<file path="src/hw/rtl/tlik_pkg.sv">
// shared types, constants and the cordic angle table of the two-link ik unit
`timescale 1ns / 1ps
package tlik_pkg;

   localparam int COORD_W  = 16;
   localparam int LINK_W   = 14;
   localparam int ANGLE_W  = 16;
   localparam int CHOICE_W = 2;
   localparam int INDEX_W  = 2;

   localparam int SQ_W      = 32;              // x*x and y*y; d^2 takes one bit more
   localparam int LINK_SQ_W = 2 * LINK_W;      // l1*l1, l1*l2
   localparam int SUM_SQ_W  = 2 * (LINK_W + 1);
   localparam int NUM_W     = SQ_W + 2;
   localparam int DEN_W     = LINK_SQ_W + 1;   // 2*l1*l2
   localparam int DIV_BITS  = 14;
   localparam int CMAG_W    = DIV_BITS + 1;
   localparam int C_W       = CMAG_W + 1;
   localparam int RAD_W     = 2 * DIV_BITS + 1;
   localparam int SQRT_BITS = DIV_BITS + 1;
   localparam int CV_W      = 34;              // cordic vector width
   localparam int ZW        = 28;              // angle, degrees Q.16
   localparam int ROUND_SHIFT = 9;

   localparam int CORDIC_ITERATIONS = 16;
   localparam int ATAN_TABLE_LEN    = 24;
   localparam int CORDIC_STEPS =
      (CORDIC_ITERATIONS > ATAN_TABLE_LEN) ? ATAN_TABLE_LEN : CORDIC_ITERATIONS;

   localparam logic [CMAG_W-1:0] ONE_Q14 = CMAG_W'(16384);
   localparam logic [RAD_W-1:0]  ONE_SQ  = RAD_W'(268435456);
   localparam logic signed [ZW-1:0] DEG180 = ZW'(11796480);
   localparam logic signed [ZW-1:0] DEG360 = ZW'(23592960);
   localparam logic signed [ZW-1:0] DEG540 = ZW'(35389440);
   localparam logic signed [ZW-1:0] DEG720 = ZW'(47185920);

   localparam logic [CHOICE_W-1:0] CHOICE_UP   = 2'd1;
   localparam logic [CHOICE_W-1:0] CHOICE_DOWN = 2'd2;

   localparam logic [INDEX_W-1:0] REG_FIRST_LINK  = 2'd0;
   localparam logic [INDEX_W-1:0] REG_SECOND_LINK = 2'd1;
   localparam logic [INDEX_W-1:0] REG_SHOULDER    = 2'd2;
   localparam logic [INDEX_W-1:0] REG_ELBOW       = 2'd3;

   localparam logic [LINK_W-1:0]  FIRST_LINK_RESET  = 14'd3584;
   localparam logic [LINK_W-1:0]  SECOND_LINK_RESET = 14'd4506;
   localparam logic [ANGLE_W-1:0] SHOULDER_RESET    = 16'd1792;
   localparam logic [ANGLE_W-1:0] ELBOW_RESET       = 16'd3200;

   typedef enum logic [1:0] {
      STATUS_SOLVED    = 2'd0,
      STATUS_TOO_FAR   = 2'd1,
      STATUS_TOO_CLOSE = 2'd2
   } status_type;

   // what travels beside the arithmetic through the pipeline
   typedef struct packed {
      logic signed [COORD_W-1:0] x;
      logic signed [COORD_W-1:0] y;
      logic                      up;
      status_type                status;
      logic                      sat;
      logic                      neg;
      logic signed [C_W-1:0]     c;
   } item_type;

   // atan(2^-i) in degrees Q.16, rounded
   function automatic logic signed [ZW-1:0] atan_entry(input int idx);
      logic signed [ZW-1:0] val;
      case (idx)
         0: val = ZW'(2949120);
         1: val = ZW'(1740967);
         2: val = ZW'(919879);
         3: val = ZW'(466945);
         4: val = ZW'(234379);
         5: val = ZW'(117304);
         6: val = ZW'(58666);
         7: val = ZW'(29335);
         8: val = ZW'(14668);
         9: val = ZW'(7334);
         10: val = ZW'(3667);
         11: val = ZW'(1833);
         12: val = ZW'(917);
         13: val = ZW'(458);
         14: val = ZW'(229);
         15: val = ZW'(115);
         16: val = ZW'(57);
         17: val = ZW'(29);
         18: val = ZW'(14);
         19: val = ZW'(7);
         20: val = ZW'(4);
         21: val = ZW'(2);
         22: val = ZW'(1);
         default: val = '0;
      endcase
      return val;
   endfunction

endpackage

</file>
<file path="src/hw/rtl/tlik_div.sv">
// pipelined restoring divider for the elbow cosine fraction, one bit per stage
`timescale 1ns / 1ps
module tlik_div import tlik_pkg::*; (
   input  logic                clock,
   input  logic                reset,
   input  logic                in_valid,
   input  logic [DEN_W-1:0]    in_mag,
   input  logic [DEN_W-1:0]    in_den,
   input  item_type            in_side,
   output logic                out_valid,
   output logic [DIV_BITS-1:0] out_quot,
   output item_type            out_side
);

   logic [DIV_BITS-1:0] valid_ff;
   logic [DEN_W-1:0]    rem_ff  [DIV_BITS];
   logic [DIV_BITS-1:0] quot_ff [DIV_BITS];
   item_type            side_ff [DIV_BITS];

   for (genvar k = 0; k < DIV_BITS; k++) begin : g_stage
      logic                valid_prev;
      logic [DEN_W-1:0]    rem_prev;
      logic [DIV_BITS-1:0] quot_prev;
      item_type            side_prev;
      logic [DEN_W:0]      twice;
      logic                fits;
      logic [DEN_W-1:0]    rem_in;
      logic [DIV_BITS-1:0] quot_in;

      if (k == 0) begin : g_first
         assign valid_prev = in_valid;
         assign rem_prev   = in_mag;
         assign quot_prev  = '0;
         assign side_prev  = in_side;
      end else begin : g_next
         assign valid_prev = valid_ff[k-1];
         assign rem_prev   = rem_ff[k-1];
         assign quot_prev  = quot_ff[k-1];
         assign side_prev  = side_ff[k-1];
      end

      assign twice   = {rem_prev, 1'b0};
      assign fits    = twice >= {1'b0, in_den};
      assign rem_in  = fits ? DEN_W'(twice - {1'b0, in_den}) : twice[DEN_W-1:0];
      assign quot_in = {quot_prev[DIV_BITS-2:0], fits};

      always_ff @(posedge clock) begin
         if (reset) begin
            valid_ff[k] <= 1'b0;
         end else begin
            valid_ff[k] <= valid_prev;
         end
      end

      always_ff @(posedge clock) begin
         rem_ff[k]  <= rem_in;
         quot_ff[k] <= quot_in;
         side_ff[k] <= side_prev;
      end
   end

   assign out_valid = valid_ff[DIV_BITS-1];
   assign out_quot  = quot_ff[DIV_BITS-1];
   assign out_side  = side_ff[DIV_BITS-1];

endmodule

</file>
--- config.mk ---
export PLATFORM = sky130hd
export DESIGN_NAME = tlik_sqrt
export DESIGN_NICKNAME = d
export VERILOG_FILES = /design/src/hw/rtl/tlik_pkg.sv /design/src/hw/rtl/tlik_sqrt.sv
export SDC_FILE = /design/constraint.sdc
export NUM_CORES = 1
export LEC_CHECK = 0
export ABC_AREA = 1
export BUFFER_PORTS_ARGS = -buffer_cell sky130_fd_sc_hd__buf_2
export CORE_UTILIZATION = 55
export CTS_CLUSTER_SIZE = 12
export DETAILED_ROUTE_END_ITERATION = 6
export PLACE_DENSITY_LB_ADDON = 0.15
export SLEW_MARGIN = 0
export SYNTH_ARGS = -nofsm -noshare
export SYNTH_HDL_FRONTEND = slang
export SYNTH_SLANG_ARGS = --single-unit
--- constraint.sdc ---
create_clock -name clock -period 2.3 [get_ports clock]
set_clock_uncertainty 0.1 [all_clocks]
set_input_delay 0.115 -clock clock [delete_from_list [all_inputs] [get_ports clock]]
set_output_delay 0.115 -clock clock [all_outputs]
set_load 0.03 [all_outputs]
`src/sv/tfn_pkg.sv`:
```
// Shared constants and types for the triangle face normal block.
package tfn_pkg;

  localparam int FIELD_BITS           = 16;
  localparam int COORD_BITS_DEF       = 16;
  localparam int NORMAL_FRAC_BITS_DEF = 14;
  localparam int IN_DATA_BITS         = 9 * FIELD_BITS;
  localparam int OUT_DATA_BITS        = 3 * FIELD_BITS;

  localparam int PRESCALE_BITS = 26;
  localparam int GUARD_BITS    = 4;
  localparam int SQ_BITS       = 2 * PRESCALE_BITS + 2;
  localparam int RAD_BITS      = SQ_BITS + 2 * GUARD_BITS;
  localparam int ROOT_BITS     = RAD_BITS / 2;

  typedef struct packed {
    logic                          degen;
    logic [2:0]                    neg;
    logic [2:0][PRESCALE_BITS-1:0] mag;
  } side_t;

  typedef struct packed {
    logic       degen;
    logic [2:0] neg;
  } dside_t;

endpackage

```
`src/sv/tfn_div_cell.sv`:
```
// One quotient bit of the three-lane restoring divider.
module tfn_div_cell #(
  parameter int QB = tfn_pkg::NORMAL_FRAC_BITS_DEF + 1
) (
  input  logic                                clk,
  input  logic                                rst,
  input  logic                                en,
  input  logic                                in_valid,
  input  logic [tfn_pkg::ROOT_BITS-1:0]       in_r,
  input  logic [2:0][tfn_pkg::ROOT_BITS-1:0]  in_rem,
  input  logic [2:0][QB-1:0]                  in_low,
  input  tfn_pkg::dside_t                     in_side,
  output logic                                out_valid,
  output logic [tfn_pkg::ROOT_BITS-1:0]       out_r,
  output logic [2:0][tfn_pkg::ROOT_BITS-1:0]  out_rem,
  output logic [2:0][QB-1:0]                  out_low,
  output tfn_pkg::dside_t                     out_side
);
  import tfn_pkg::*;

  logic [2:0][ROOT_BITS:0]   cur;
  logic [2:0][ROOT_BITS:0]   diff;
  logic [2:0]                ge;
  logic [2:0][ROOT_BITS-1:0] rem_next;
  logic [2:0][QB-1:0]        low_next;

  always_comb begin
    for (int i = 0; i < 3; i++) begin
      cur[i]      = {in_rem[i], in_low[i][QB-1]};
      ge[i]       = cur[i] >= {1'b0, in_r};
      diff[i]     = cur[i] - {1'b0, in_r};
      rem_next[i] = ge[i] ? diff[i][ROOT_BITS-1:0] : cur[i][ROOT_BITS-1:0];
      low_next[i] = {in_low[i][QB-2:0], ge[i]};
    end
  end

  always_ff @(posedge clk) begin
    if (rst) begin
      out_valid <= 1'b0;
    end else if (en) begin
      out_valid <= in_valid;
    end
  end

  always_ff @(posedge clk) begin
    if (en) begin
      out_r    <= in_r;
      out_rem  <= rem_next;
      out_low  <= low_next;
      out_side <= in_side;
    end
  end

endmodule

```
`config.mk`:
```
export PLATFORM = sky130hd
export DESIGN_NAME = tfn_div_cell
export DESIGN_NICKNAME = d
export VERILOG_FILES = /design/src/sv/tfn_pkg.sv /design/src/sv/tfn_div_cell.sv
export SDC_FILE = /design/constraint.sdc
export NUM_CORES = 1
export LEC_CHECK = 0
export BUFFER_PORTS_ARGS = -buffer_cell sky130_fd_sc_hd__buf_2
export CAP_MARGIN = 15
export CELL_PAD_IN_SITES_DETAIL_PLACEMENT = 0
export CELL_PAD_IN_SITES_GLOBAL_PLACEMENT = 2
export CORE_MARGIN = 2
export CORE_UTILIZATION = 34
export CTS_CLUSTER_SIZE = 8
export DETAILED_ROUTE_END_ITERATION = 7
export GPL_TIMING_DRIVEN = 0
export PLACE_DENSITY = 0.83
export REMOVE_ABC_BUFFERS = 1
export SYNTH_ARGS = -nofsm -noshare
export SYNTH_HDL_FRONTEND = slang
export SYNTH_SLANG_ARGS = --single-unit
```
`constraint.sdc`:
```
create_clock -name clk -period 4.1 [get_ports clk]
set_clock_uncertainty 0.2 [all_clocks]
set_input_delay 0.205 -clock clk [delete_from_list [all_inputs] [get_ports clk]]
set_output_delay 0.205 -clock clk [all_outputs]
set_load 0.01 [all_outputs]
```
# Yosys cells after proc, flatten, opt, wreduce, memory -nomap -nowiden

Cells that the tools add are included.

Register bits after elaboration: 174
Bits of input ports: 177
Logic and storage cells: 19

Add/subtract/negate cells: 3
Order comparisons: 3
Multiplexer cells: 3

Operators with widths:

| kind                                                           | number |
|---|---|
| 32-bit by 31-bit greater-or-equal comparator with 1-bit output | 3 |
| 31-bit two-way mux                                             | 3 |
| 31-bit subtractor                                              | 3 |

# Logic depth before layout (Yosys ltp)

Word-level depth: 2
Mapped depth: 14
Gate-level depth less buffers: 12

# Least setup slack after synthesis

Ideal clock, no wire load.

Path type: input-to-reg
From: input port in_r[7] in the netlist's numbering
To: register out_rem[14] in the netlist's numbering (data pin)
Data arrival time: 2.452 ns
Path slack: 1.188 ns
Stages on the path: 11
Path buffers: 2
Cells stage by stage: inv_1 > ha_1 > buf_6 > a2111o_1 > o21ai_2 > nand4_2 > a31oi_4 > nand2_1 > a211oi_2 > buf_4 > mux2_2

RTL lines:

| element                | line               | text |
|---|---|---|
| start: declaration     | tfn_div_cell.sv:9  | `input logic [tfn_pkg::ROOT_BITS-1:0] in_r,` |
| end signal: assignment | tfn_div_cell.sv:48 | `out_rem <= rem_next;` |
| end: declaration       | tfn_div_cell.sv:15 | `output logic [2:0][tfn_pkg::ROOT_BITS-1:0] out_rem,` |

==> results.yml <==
pwr:
  static-leakage-power_uw: 0.00679
  power_uw: 5580
  p_per_area_nw_per_um2: 354
  vdd_drop_max_v: 0.000322
timing:
  hold_viol: 0
  fmax_ghz: 0.263
  fin_crit_sh: 0.929
  rsz0062_at_grt: "false"
  worstMarginPinSlew_ns: 0.657
  slew_headroom: 0.562
  setup_viol: 0
  timing_max_transition_violations_final: 0
  setup_slack_ns: 0.291
  period_minus_slack_ns: 3.81
layout:
  fin_nets: 1880
  final_cell_area_sq_um: 15700
  num-fill-cells: 3061
  fin_cells: 2064
  drive_above_1_share: 0.253
  area_delta_synth_final_pct: 40.8
  multiInputGateArea_sq_um: 5590
  final_util: 0.485
  regArea_sq_um: 5220
yosys:
  synthCells: 1102
  synth_area_sq_um: 11200
  synth-seq-cells: 174
  synth_cell_type_count: 67
  synth_warnings: 0
  ys.flop_type: "edfxtp_1"
  synth.avg_cell_area_sq_um: 10.1
  synth_edf_count: 173
  async_flop_share: 0
  ys_seq_area_frac: 0.467
die:
  fp.coreArea_sq_um: 32500
  dieArea_sq_um: 34300
  rows: 66
  die_w_microns: 185
  start_util: 0.344
  die_h_microns: 185
  ios: 351
critical_path:
  crit_chain: "dlygate4sd3_1 -> buf_2 -> inv_1 -> ha_1 -> a2111o_1 -> o21ai_2 -> nand4_2 -> a31oi_4 -> nand2_1 -> a211oi_4 -> buf_8 -> buf_8 -> mux2_2"
  r2r-end: "out_valid"
  rrSetupSlack_ns: 2.72
  cp_top_family: "compound AO/OA/AOI/OAI gates"
  crit_path_start_kind: "input pin"
  cp_num_buf_inv: 5
  cp.arrival_ns: 3.80
  crit_required_ns: 4.09
  end_kind: "flop"
  crit_path_frequent_cell: "buf_8"
  reg2reg_from: "out_valid"
  cp_max_fo: 27
  slowest_stage: "dlygate4sd3_1"
  slowest_delay_ns: 0.53
  crit_type: "input pin to flop"
  reg2regPathDepth: 3
clock_tree:
  tritoncts: "yes"
  cts_buffer_depth: 2
  clkSinkCount: 174
  cts.clk_slew.worst_paths_ns: 0.08
  root_buffer: "clkbuf_16"
  cts_max_level: 4
  insertion_delay_ns: 0.42
  cts_made_buffers: 17
route:
  first_iter_violations: 517
  dr.pass1.iters: 5
  ant_nets: 0
  wire_per_inst_microns: 17.0
  wirelength_microns: 35100
  route.vias.total: 10100
  drc_errors: 0
  vias_per_cell: 4.91
placement:
  gp_congestion: 0.895
  placedCellCount: 1860
  dp_hpwl_microns: 27100
  port_buffers: 350
  place_ws_ns: 0.0960
  placed_area_sq_um: 13400
worst_hold_path:
  holdPathEnd: "out_rem[5]"
  hp-class: "input pin to flop"
  holdPathStages: 1
  hp-start: "en"
global_routing:
  grt_pass1_wl_microns: 52700
  grt-ovfl-total: 0
  grt_pass1_vias: 9940
  grt_start_max_net_pins: 100
  antenna_found_initial: 2
  track_usage: 0.200
outcome:
  outcome: "complete, no violations"
job:
  maxCapViolCount: 0
[how the worst max path moves through the flow]
stage | from | end | slack (ns) | depth (start not counted)
floorplan | in_r[12] | out_rem[84] | -0.25 | 11
global placement | in_r[12] | out_rem[72] | -1.99 | 11
detailed placement | in_r[7] | out_rem[4] | 0.1 | 12
CTS | in_r[7] | out_rem[14] | 0.007 | 13
global route | in_r[12] | out_rem[84] | 0.05 | 14
finish | in_r[7] | out_rem[4] | 0.29 | 13
[report_power, final]
part           internal, uW  leakage [uW]  switching [uW]
Combinational           724       0.00481             918
Clock                   824      0.000288             826
Sequential             2230       0.00170            53.4
[layout make-up]
type / count / share of cell area
Timing Repair Buffer: 525 / 0.226
Clock inverter: 15 / 0.0108
Inverter: 56 / 0.0134
Sequential cell: 174 / 0.332
Multi-Input combinational cell: 833 / 0.356
Clock buffer: 17 / 0.0270
Antenna cell: 2 / 0.000318
Tap cell: 442 / 0.0352
[worst reg2reg max path, stage by stage, from the launching register on]
cell and delay [ns]:
dfxtp_1 0.32, mux2i_1 0.15, nor2_1 0.06, dlygate4sd3_1 0.55
[state kept, by name, indices dropped and copies added, names as in the netlist]
| register | flops |
|---|---|
| out_rem | 93 |
| out_low | 45 |
| out_r | 31 |
| out_side | 4 |
| out_valid | 1 |
[logic make-up (layout without fill, tap and decap cells)]
kind of cell | Yosys count | in the layout | share of synthesized area
adder cells (fa/ha/maj) | 96 | 96 | 0.110
buffers and inverters | 95 | 613 | 0.0347
AND/OR/NAND/NOR | 312 | 312 | 0.131
flip-flops | 174 | 174 | 0.467
XOR/XNOR | 78 | 78 | 0.0612
other | 0 | 2 | 0
multiplexers | 9 | 9 | 0.00918
AO/OA/AOI/OAI | 338 | 338 | 0.188
[synth_stat cells (11+ instances only)]
cell type,number,area share
xor2_1,35,0.027
o21ai_0,121,0.054
a21o_1,34,0.023
edfxtp_1,173,0.47
clkbuf_1,27,0.0091
xnor2_1,43,0.034
nor2_1,54,0.018
nand3_1,20,0.0090
nand2_1,138,0.046
ha_1,93,0.10
inv_1,54,0.018
nand2b_1,13,0.0073
nand4_1,21,0.012
nor2b_1,11,0.0062
a211oi_1,11,0.0074
nor3_1,14,0.0063
a21oi_1,82,0.037
[cells in the final DEF (no fill, tap or decap), types with 6 or more instances in the layout]
cell             n
dlygate4sd3_1  169
a21o_1          34
clkbuf_16       17
o21ai_0        121
a21oi_1         82
a31oi_1         10
nand2b_1        13
a21boi_0         6
o211ai_1         6
nor3_1          14
or3_1            6
o31a_1           6
o31ai_1          9
inv_1           54
nor2b_1         11
ha_1            93
o21a_1           8
nor2_1          54
and2_1           6
mux2_2           6
edfxtp_1       173
xnor2_1         43
and3_1           8
nand4_1         21
nand2_1        138
a211oi_1        10
buf_2          349
xor2_1          35
o21bai_1         9
nand3_1         20
[layer usage]
metal,track usage,routed length (microns)
met3,0.0258,1380
met1,0.255,15900
met5,0,0
met4,0.0603,788
met2,0.351,17100
[through the flow]
stage | hold slack [ns] | setup TNS (ns)
finish | 0.0139 | 0
CTS | 0.00687 | 0
global placement | 0.168 | -110.75
floorplan | 0.0774 | -2.69
global route | 0.0184 | 0
detailed placement | 0.166 | 0
[timing repair]
action                     in CTS  in global routing
buffers inserted                0                  1
gates resized for setup         0                  1
hold endpoints to repair      168                  0
hold buffers                  169                  0
setup endpoints to repair       0                  4
No activity file was read; power rests on OpenSTA's default activity.
`config.mk`:
```
export PLATFORM = sky130hd
export DESIGN_NAME = tfn_sqrt_cell
export DESIGN_NICKNAME = d
export VERILOG_FILES = /design/src/sv/tfn_pkg.sv /design/src/sv/tfn_sqrt_cell.sv
export SDC_FILE = /design/constraint.sdc
export NUM_CORES = 1
export LEC_CHECK = 0
export ABC_CLOCK_PERIOD_IN_PS = 4340
export BUFFER_PORTS_ARGS = -buffer_cell sky130_fd_sc_hd__buf_2
export CAP_MARGIN = 5
export CORE_ASPECT_RATIO = 1.75
export CORE_MARGIN = 2
export CORE_UTILIZATION = 30
export DETAILED_ROUTE_END_ITERATION = 8
export PLACE_DENSITY = 0.68
export REMOVE_ABC_BUFFERS = 1
export SETUP_SLACK_MARGIN = 0.3
export SYNTH_ARGS = -nofsm -noshare
export SYNTH_HDL_FRONTEND = slang
export SYNTH_SLANG_ARGS = --single-unit
```
`constraint.sdc`:
```
create_clock -name clk -period 4.34 [get_ports clk]
set_input_delay 0.651 -clock clk [delete_from_list [all_inputs] [get_ports clk]]
set_output_delay 0.651 -clock clk [all_outputs]
set_load 0.01 [all_outputs]
```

_Activity_
Word for word, set down the lines from the beginning of the records through the line that holds "localparam int SQRT_BITS = DIV_BITS + 1;". Leave out the rest.

_Written response_
<file path="src/hw/rtl/tlik_pkg.sv">
// shared types, constants and the cordic angle table of the two-link ik unit
`timescale 1ns / 1ps
package tlik_pkg;

   localparam int COORD_W  = 16;
   localparam int LINK_W   = 14;
   localparam int ANGLE_W  = 16;
   localparam int CHOICE_W = 2;
   localparam int INDEX_W  = 2;

   localparam int SQ_W      = 32;              // x*x and y*y; d^2 takes one bit more
   localparam int LINK_SQ_W = 2 * LINK_W;      // l1*l1, l1*l2
   localparam int SUM_SQ_W  = 2 * (LINK_W + 1);
   localparam int NUM_W     = SQ_W + 2;
   localparam int DEN_W     = LINK_SQ_W + 1;   // 2*l1*l2
   localparam int DIV_BITS  = 14;
   localparam int CMAG_W    = DIV_BITS + 1;
   localparam int C_W       = CMAG_W + 1;
   localparam int RAD_W     = 2 * DIV_BITS + 1;
   localparam int SQRT_BITS = DIV_BITS + 1;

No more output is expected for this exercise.